Companies like Microsoft, Alphabet, Facebook, Amazon, and Apple own centralized databases for most of today's apps. Unfortunately, this approach has some challenges, such as the poor handling of data by such big companies.

Another major problem is that any changes made to data might have massive consequences, especially for the developers and entrepreneurs using this data and/or these platforms to build upon. The major companies have thus resulted in data silos, which make it incredibly challenging to create powerful applications.

Lastly, the three founders encountered another challenge after they started making smart contracts on Ethereum. While blockchain data is easily accessible for developers on the Ethereum network, digging for the right information is complex and would subsequently slow down apps.
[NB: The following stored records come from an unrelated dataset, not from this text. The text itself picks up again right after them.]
File: config.mk
export PLATFORM = sky130hd
export DESIGN_NAME = complex_mixer_decimator
export DESIGN_NICKNAME = d
export VERILOG_FILES = /design/src/cmxd_pkg.sv /design/src/cmxd_front.sv /design/src/cmxd_queue.sv /design/src/cmxd_back.sv /design/src/complex_mixer_decimator.sv
export SDC_FILE = /design/constraint.sdc
export NUM_CORES = 2
export LEC_CHECK = 0
export BUFFER_PORTS_ARGS = -buffer_cell sky130_fd_sc_hd__buf_2
export CAP_MARGIN = 20
export CORE_MARGIN = 4
export CORE_UTILIZATION = 65
export CTS_BUF_LIST = sky130_fd_sc_hd__clkbuf_16
export CTS_CLUSTER_DIAMETER = 100
export CTS_CLUSTER_SIZE = 30
export DETAILED_ROUTE_END_ITERATION = 16
export PLACE_DENSITY = 0.86
export SKIP_CTS_REPAIR_TIMING = 1
export SYNTH_ARGS = -nofsm -noshare
export SYNTH_HDL_FRONTEND = slang
export SYNTH_SLANG_ARGS = --single-unit
export TNS_END_PERCENT = 100
File: constraint.sdc
create_clock -name clk -period 11.14 [get_ports clk]
set_input_delay 1.671 -clock clk [delete_from_list [all_inputs] [get_ports clk]]
set_output_delay 1.671 -clock clk [all_outputs]
set_load 0.03 [all_outputs]
File: src/cmxd_pkg.sv
// Shared types and constants for the complex mixer and decimator.
`default_nettype none

package cmxd_pkg;

  localparam int CFG_IDX_W  = 8;
  localparam int CFG_DATA_W = 32;

  localparam logic [CFG_IDX_W-1:0] CFG_MIX_ENABLE   = 8'd0;
  localparam logic [CFG_IDX_W-1:0] CFG_STEP_REAL    = 8'd1;
  localparam logic [CFG_IDX_W-1:0] CFG_STEP_IMAG    = 8'd2;
  localparam logic [CFG_IDX_W-1:0] CFG_DECIM_FACTOR = 8'd3;

  localparam logic signed [31:0] ONE_Q30 = 32'sd1073741823;

  typedef struct packed {
    logic signed [15:0] in_real;
    logic signed [15:0] in_imag;
  } in_item_t;

  typedef struct packed {
    logic signed [15:0] out_real;
    logic signed [15:0] out_imag;
  } out_item_t;

  typedef struct packed {
    in_item_t sample;
    logic     keep;
  } q_item_t;

  typedef struct packed {
    logic               mix_enable;
    logic signed [30:0] step_real;
    logic signed [30:0] step_imag;
    logic [10:0]        decim_factor;
  } cfg_t;

endpackage

`default_nettype wire

File: src/cmxd_front.sv
// Front end: accepts samples and marks each one as kept or dropped.
`default_nettype none

module cmxd_front #(
  parameter int MAX_DECIM = 1024
) (
  input  wire                 clk,
  input  wire                 rst_n,
  input  wire                 in_valid,
  output logic                in_ready,
  input  cmxd_pkg::in_item_t  in_data,
  input  wire  [10:0]         decim_factor,
  input  wire                 q_full,
  output logic                q_push,
  output cmxd_pkg::q_item_t   q_item
);
  import cmxd_pkg::*;

  localparam int KW = $clog2(MAX_DECIM);
  localparam int FW = 18;

  logic [KW-1:0] keep_count_r;
  logic [FW-1:0] count_inc;
  logic [FW-1:0] factor;
  logic [FW-1:0] factor_lim;

  assign in_ready   = !q_full;
  assign q_push     = in_valid && in_ready;
  assign count_inc  = FW'(keep_count_r) + FW'(1);
  assign factor     = FW'(decim_factor);
  assign factor_lim = (factor > FW'(MAX_DECIM)) ? FW'(MAX_DECIM) : factor;

  always_comb begin
    q_item.sample = in_data;
    q_item.keep   = (keep_count_r == '0);
  end

  always_ff @(posedge clk) begin
    if (!rst_n) begin
      keep_count_r <= '0;
    end else if (q_push) begin
      if (count_inc >= factor_lim) begin
        keep_count_r <= '0;
      end else begin
        keep_count_r <= count_inc[KW-1:0];
      end
    end
  end

endmodule

`default_nettype wire

File: src/cmxd_queue.sv
// Two-entry queue between the front end and the arithmetic back end.
`default_nettype none

module cmxd_queue (
  input  wire                clk,
  input  wire                rst_n,
  input  wire                push,
  input  cmxd_pkg::q_item_t  push_item,
  output logic               full,
  input  wire                pop,
  output logic               pop_valid,
  output cmxd_pkg::q_item_t  pop_item
);
  import cmxd_pkg::*;

  q_item_t    entry_r [2];
  logic       wr_ptr_r;
  logic       rd_ptr_r;
  logic [1:0] count_r;
  logic       do_push;
  logic       do_pop;

  assign full      = (count_r == 2'd2);
  assign pop_valid = (count_r != 2'd0);
  assign pop_item  = entry_r[rd_ptr_r];
  assign do_push   = push && !full;
  assign do_pop    = pop && pop_valid;

  always_ff @(posedge clk) begin
    if (do_push) begin
      entry_r[wr_ptr_r] <= push_item;
    end
  end

  always_ff @(posedge clk) begin
    if (!rst_n) begin
      wr_ptr_r <= 1'b0;
      rd_ptr_r <= 1'b0;
      count_r  <= 2'd0;
    end else begin
      if (do_push) begin
        wr_ptr_r <= !wr_ptr_r;
      end
      if (do_pop) begin
        rd_ptr_r <= !rd_ptr_r;
      end
      count_r <= count_r + {1'b0, do_push} - {1'b0, do_pop};
    end
  end

endmodule

`default_nettype wire

File: src/cmxd_back.sv
// Back end: mixes samples, or passes them through with mixing off, and steps the phasor on one shared multiplier.
`default_nettype none

module cmxd_back #(
  parameter int RENORM_PERIOD = 512
) (
  input  wire                 clk,
  input  wire                 rst_n,
  input  cmxd_pkg::cfg_t      cfg,
  input  wire                 q_valid,
  input  cmxd_pkg::q_item_t   q_item,
  output logic                q_pop,
  output logic                out_valid,
  input  wire                 out_ready,
  output cmxd_pkg::out_item_t out_data
);
  import cmxd_pkg::*;

  localparam int RW = $clog2(RENORM_PERIOD);

  localparam logic [3:0] S_A_PR  = 4'd0;
  localparam logic [3:0] S_B_PI  = 4'd1;
  localparam logic [3:0] S_A_PI  = 4'd2;
  localparam logic [3:0] S_B_PR  = 4'd3;
  localparam logic [3:0] S_PR_SR = 4'd4;
  localparam logic [3:0] S_PI_SI = 4'd5;
  localparam logic [3:0] S_PR_SI = 4'd6;
  localparam logic [3:0] S_PI_SR = 4'd7;
  localparam logic [3:0] S_PR_SQ = 4'd8;
  localparam logic [3:0] S_PI_SQ = 4'd9;
  localparam logic [3:0] S_GAIN  = 4'd10;
  localparam logic [3:0] S_PR_G  = 4'd11;
  localparam logic [3:0] S_PI_G  = 4'd12;
  localparam logic [3:0] S_DONE  = 4'd13;

  typedef enum logic [1:0] {IDLE, RUN, HOLD} state_t;

  state_t             state_r;
  logic [3:0]         step_r;
  logic [3:0]         tag_r;
  logic               pvalid_r;
  logic               renorm_r;
  logic [RW-1:0]      rcount_r;
  logic signed [15:0] a_r;
  logic signed [15:0] b_r;
  logic               keep_r;
  logic signed [15:0] yr_r;
  logic signed [15:0] yi_r;
  logic signed [31:0] pr_r;
  logic signed [31:0] pi_r;
  logic signed [32:0] g_r;
  logic signed [65:0] prod_r;
  logic signed [65:0] acc_r;
  logic               out_valid_r;
  out_item_t          out_r;

  logic signed [32:0] op_x;
  logic signed [32:0] op_y;
  logic signed [65:0] mul;
  logic               issue;
  logic [3:0]         end_step;
  logic signed [66:0] sum_add;
  logic signed [66:0] sum_sub;
  logic signed [66:0] sq_t;
  logic [32:0]        mag;
  logic signed [33:0] gain_w;

  function automatic logic signed [66:0] rnd30(input logic signed [66:0] v);
    rnd30 = (v + 67'sd536870912) >>> 30;
  endfunction

  function automatic logic signed [66:0] rnd31(input logic signed [66:0] v);
    rnd31 = (v + 67'sd1073741824) >>> 31;
  endfunction

  function automatic logic signed [15:0] sat16(input logic signed [66:0] v);
    if (v > 67'sd32767) begin
      sat16 = 16'sh7fff;
    end else if (v < -67'sd32768) begin
      sat16 = 16'sh8000;
    end else begin
      sat16 = v[15:0];
    end
  endfunction

  function automatic logic signed [31:0] sat32(input logic signed [66:0] v);
    if (v > 67'sd2147483647) begin
      sat32 = 32'sh7fffffff;
    end else if (v < -67'sd2147483648) begin
      sat32 = 32'sh80000000;
    end else begin
      sat32 = v[31:0];
    end
  endfunction

  assign q_pop     = (state_r == IDLE);
  assign out_valid = out_valid_r;
  assign out_data  = out_r;
  assign end_step  = renorm_r ? S_DONE : S_PR_SQ;
  assign mul       = op_x * op_y;
  assign sum_add   = {acc_r[65], acc_r} + {prod_r[65], prod_r};
  assign sum_sub   = {acc_r[65], acc_r} - {prod_r[65], prod_r};
  assign sq_t      = rnd30(sum_add);
  assign mag       = (sq_t > 67'sd4294967296) ? 33'h1_0000_0000 : sq_t[32:0];
  assign gain_w    = 34'sd3221225472 - $signed({1'b0, mag});

  always_comb begin
    issue = 1'b0;
    if (state_r == RUN) begin
      if (step_r <= S_PI_SR) begin
        issue = 1'b1;
      end else if (renorm_r && step_r <= S_PI_G && step_r != S_GAIN) begin
        issue = 1'b1;
      end
    end
  end

  always_comb begin
    op_x = '0;
    op_y = '0;
    unique case (step_r)
      S_A_PR: begin
        op_x = {{17{a_r[15]}}, a_r};
        op_y = {pr_r[31], pr_r};
      end
      S_B_PI: begin
        op_x = {{17{b_r[15]}}, b_r};
        op_y = {pi_r[31], pi_r};
      end
      S_A_PI: begin
        op_x = {{17{a_r[15]}}, a_r};
        op_y = {pi_r[31], pi_r};
      end
      S_B_PR: begin
        op_x = {{17{b_r[15]}}, b_r};
        op_y = {pr_r[31], pr_r};
      end
      S_PR_SR: begin
        op_x = {pr_r[31], pr_r};
        op_y = {{2{cfg.step_real[30]}}, cfg.step_real};
      end
      S_PI_SI: begin
        op_x = {pi_r[31], pi_r};
        op_y = {{2{cfg.step_imag[30]}}, cfg.step_imag};
      end
      S_PR_SI: begin
        op_x = {pr_r[31], pr_r};
        op_y = {{2{cfg.step_imag[30]}}, cfg.step_imag};
      end
      S_PI_SR: begin
        op_x = {pi_r[31], pi_r};
        op_y = {{2{cfg.step_real[30]}}, cfg.step_real};
      end
      S_PR_SQ: begin
        op_x = {pr_r[31], pr_r};
        op_y = {pr_r[31], pr_r};
      end
      S_PI_SQ: begin
        op_x = {pi_r[31], pi_r};
        op_y = {pi_r[31], pi_r};
      end
      S_PR_G: begin
        op_x = {pr_r[31], pr_r};
        op_y = g_r;
      end
      S_PI_G: begin
        op_x = {pi_r[31], pi_r};
        op_y = g_r;
      end
      default: begin
        op_x = '0;
        op_y = '0;
      end
    endcase
  end

  always_ff @(posedge clk) begin
    if (issue) begin
      prod_r <= mul;
    end
    tag_r <= step_r;
  end

  always_ff @(posedge clk) begin
    if (!rst_n) begin
      state_r     <= IDLE;
      step_r      <= S_A_PR;
      pvalid_r    <= 1'b0;
      renorm_r    <= 1'b0;
      rcount_r    <= '0;
      pr_r        <= ONE_Q30;
      pi_r        <= '0;
      out_valid_r <= 1'b0;
    end else begin
      pvalid_r <= issue;
      if (out_valid_r && out_ready && !(state_r == HOLD && keep_r)) begin
        out_valid_r <= 1'b0;
      end
      if (pvalid_r) begin
        unique case (tag_r) inside
          S_A_PR, S_A_PI, S_PR_SR, S_PR_SI, S_PR_SQ: acc_r <= prod_r;
          S_B_PI:  yr_r <= sat16(rnd30(sum_sub));
          S_B_PR:  yi_r <= sat16(rnd30(sum_add));
          S_PI_SI: pr_r <= sat32(rnd30(sum_sub));
          S_PI_SR: pi_r <= sat32(rnd30(sum_add));
          S_PI_SQ: g_r  <= gain_w[32:0];
          S_PR_G:  pr_r <= sat32(rnd31({prod_r[65], prod_r}));
          S_PI_G:  pi_r <= sat32(rnd31({prod_r[65], prod_r}));
          default: ;
        endcase
      end
      unique case (state_r)
        IDLE: begin
          if (q_valid) begin
            a_r    <= q_item.sample.in_real;
            b_r    <= q_item.sample.in_imag;
            keep_r <= q_item.keep;
            if (cfg.mix_enable) begin
              state_r <= RUN;
              step_r  <= S_A_PR;
              if (rcount_r == RW'(RENORM_PERIOD - 1)) begin
                renorm_r <= 1'b1;
                rcount_r <= '0;
              end else begin
                renorm_r <= 1'b0;
                rcount_r <= rcount_r + RW'(1);
              end
            end else begin
              yr_r    <= q_item.sample.in_real;
              yi_r    <= q_item.sample.in_imag;
              state_r <= HOLD;
            end
          end
        end
        RUN: begin
          step_r <= step_r + 4'd1;
          if (step_r == end_step) begin
            state_r <= HOLD;
          end
        end
        HOLD: begin
          if (!keep_r) begin
            state_r <= IDLE;
          end else if (!out_valid_r || out_ready) begin
            out_valid_r    <= 1'b1;
            out_r.out_real <= yr_r;
            out_r.out_imag <= yi_r;
            state_r        <= IDLE;
          end
        end
        default: state_r <= IDLE;
      endcase
    end
  end

endmodule

`default_nettype wire

File: src/complex_mixer_decimator.sv
// Top level of the complex mixer and decimator with its register file.
//
// Usage: samples enter on in_valid/in_ready/in_data, one complex Q1.15 item
// each. Kept results leave on out_valid/out_ready/out_data; dropped samples
// produce no item. Registers are written on cfg_valid/cfg_ready with
// cfg_index and cfg_data; cfg_ready is always high. Writes must be made
// only while the block is idle; the block itself does not enforce this.
// An accepted input passes through the queue and the back end to the output
// register; with mixing on, the back end first steps through the mixing and
// phasor-step products, and also the renormalization products on a sample
// that renormalizes the phasor. The back end takes one item at a time and
// forms every product on the single shared 33x33 multiplier.
// A two-entry queue lets the front end accept items while the back end works.
// Reset restores the register defaults, a unit phasor and cleared counters.
// When the receiver stalls, the result holds in the output register, the
// back end waits after its next result, and in_ready falls once the queue
// is full.
`default_nettype none

module complex_mixer_decimator #(
  parameter int RENORM_PERIOD = 512,
  parameter int MAX_DECIM     = 1024
) (
  input  wire                                 clk,
  input  wire                                 rst_n,
  input  wire                                 in_valid,
  output logic                                in_ready,
  input  cmxd_pkg::in_item_t                  in_data,
  output logic                                out_valid,
  input  wire                                 out_ready,
  output cmxd_pkg::out_item_t                 out_data,
  input  wire                                 cfg_valid,
  output logic                                cfg_ready,
  input  wire  [cmxd_pkg::CFG_IDX_W-1:0]      cfg_index,
  input  wire  [cmxd_pkg::CFG_DATA_W-1:0]     cfg_data
);
  import cmxd_pkg::*;

  cfg_t    cfg_r;
  logic    q_push;
  q_item_t q_push_item;
  logic    q_full;
  logic    q_pop;
  logic    q_valid;
  q_item_t q_pop_item;

  assign cfg_ready = 1'b1;

  always_ff @(posedge clk) begin
    if (!rst_n) begin
      cfg_r.mix_enable   <= 1'b0;
      cfg_r.step_real    <= ONE_Q30[30:0];
      cfg_r.step_imag    <= '0;
      cfg_r.decim_factor <= 11'd1;
    end else if (cfg_valid && cfg_ready) begin
      unique case (cfg_index)
        CFG_MIX_ENABLE:   cfg_r.mix_enable   <= cfg_data[0];
        CFG_STEP_REAL:    cfg_r.step_real    <= cfg_data[30:0];
        CFG_STEP_IMAG:    cfg_r.step_imag    <= cfg_data[30:0];
        CFG_DECIM_FACTOR: cfg_r.decim_factor <= cfg_data[10:0];
        default: ;
      endcase
    end
  end

  cmxd_front #(
    .MAX_DECIM(MAX_DECIM)
  ) u_front (
    .clk          (clk),
    .rst_n        (rst_n),
    .in_valid     (in_valid),
    .in_ready     (in_ready),
    .in_data      (in_data),
    .decim_factor (cfg_r.decim_factor),
    .q_full       (q_full),
    .q_push       (q_push),
    .q_item       (q_push_item)
  );

  cmxd_queue u_queue (
    .clk       (clk),
    .rst_n     (rst_n),
    .push      (q_push),
    .push_item (q_push_item),
    .full      (q_full),
    .pop       (q_pop),
    .pop_valid (q_valid),
    .pop_item  (q_pop_item)
  );

  cmxd_back #(
    .RENORM_PERIOD(RENORM_PERIOD)
  ) u_back (
    .clk       (clk),
    .rst_n     (rst_n),
    .cfg       (cfg_r),
    .q_valid   (q_valid),
    .q_item    (q_pop_item),
    .q_pop     (q_pop),
    .out_valid (out_valid),
    .out_ready (out_ready),
    .out_data  (out_data)
  );

endmodule

`default_nettype wire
So they came up with the idea of creating The Graph as a data-indexing protocol for the Ethereum network and later, Filecoin's IPFS.

The core team behind The Graph went on to found Edge & Node, a company that focuses on the core protocol as well as overall ecosystem development for The Graph. Recently, two further teams emerged to collaborate on core protocol development, namely Streaming Fast as well as Figment Networks. This makes The Graph the first network to have multiple core dev teams.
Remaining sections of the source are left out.